(Dataset items)

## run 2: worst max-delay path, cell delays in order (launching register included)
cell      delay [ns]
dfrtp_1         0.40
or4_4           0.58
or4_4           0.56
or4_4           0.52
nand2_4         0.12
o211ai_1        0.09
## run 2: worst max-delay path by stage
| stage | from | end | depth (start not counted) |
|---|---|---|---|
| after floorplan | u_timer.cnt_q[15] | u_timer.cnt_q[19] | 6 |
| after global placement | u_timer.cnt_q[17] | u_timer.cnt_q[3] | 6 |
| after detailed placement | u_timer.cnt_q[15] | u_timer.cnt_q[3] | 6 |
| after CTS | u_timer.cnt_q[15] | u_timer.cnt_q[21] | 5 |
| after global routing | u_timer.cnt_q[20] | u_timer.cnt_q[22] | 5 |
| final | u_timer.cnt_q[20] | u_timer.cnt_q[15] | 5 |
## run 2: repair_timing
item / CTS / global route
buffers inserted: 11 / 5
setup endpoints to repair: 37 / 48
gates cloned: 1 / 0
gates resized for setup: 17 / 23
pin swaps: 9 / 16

To do:
Count the lines of the records that contain the word "worst". Give only the count.

Completed task:
2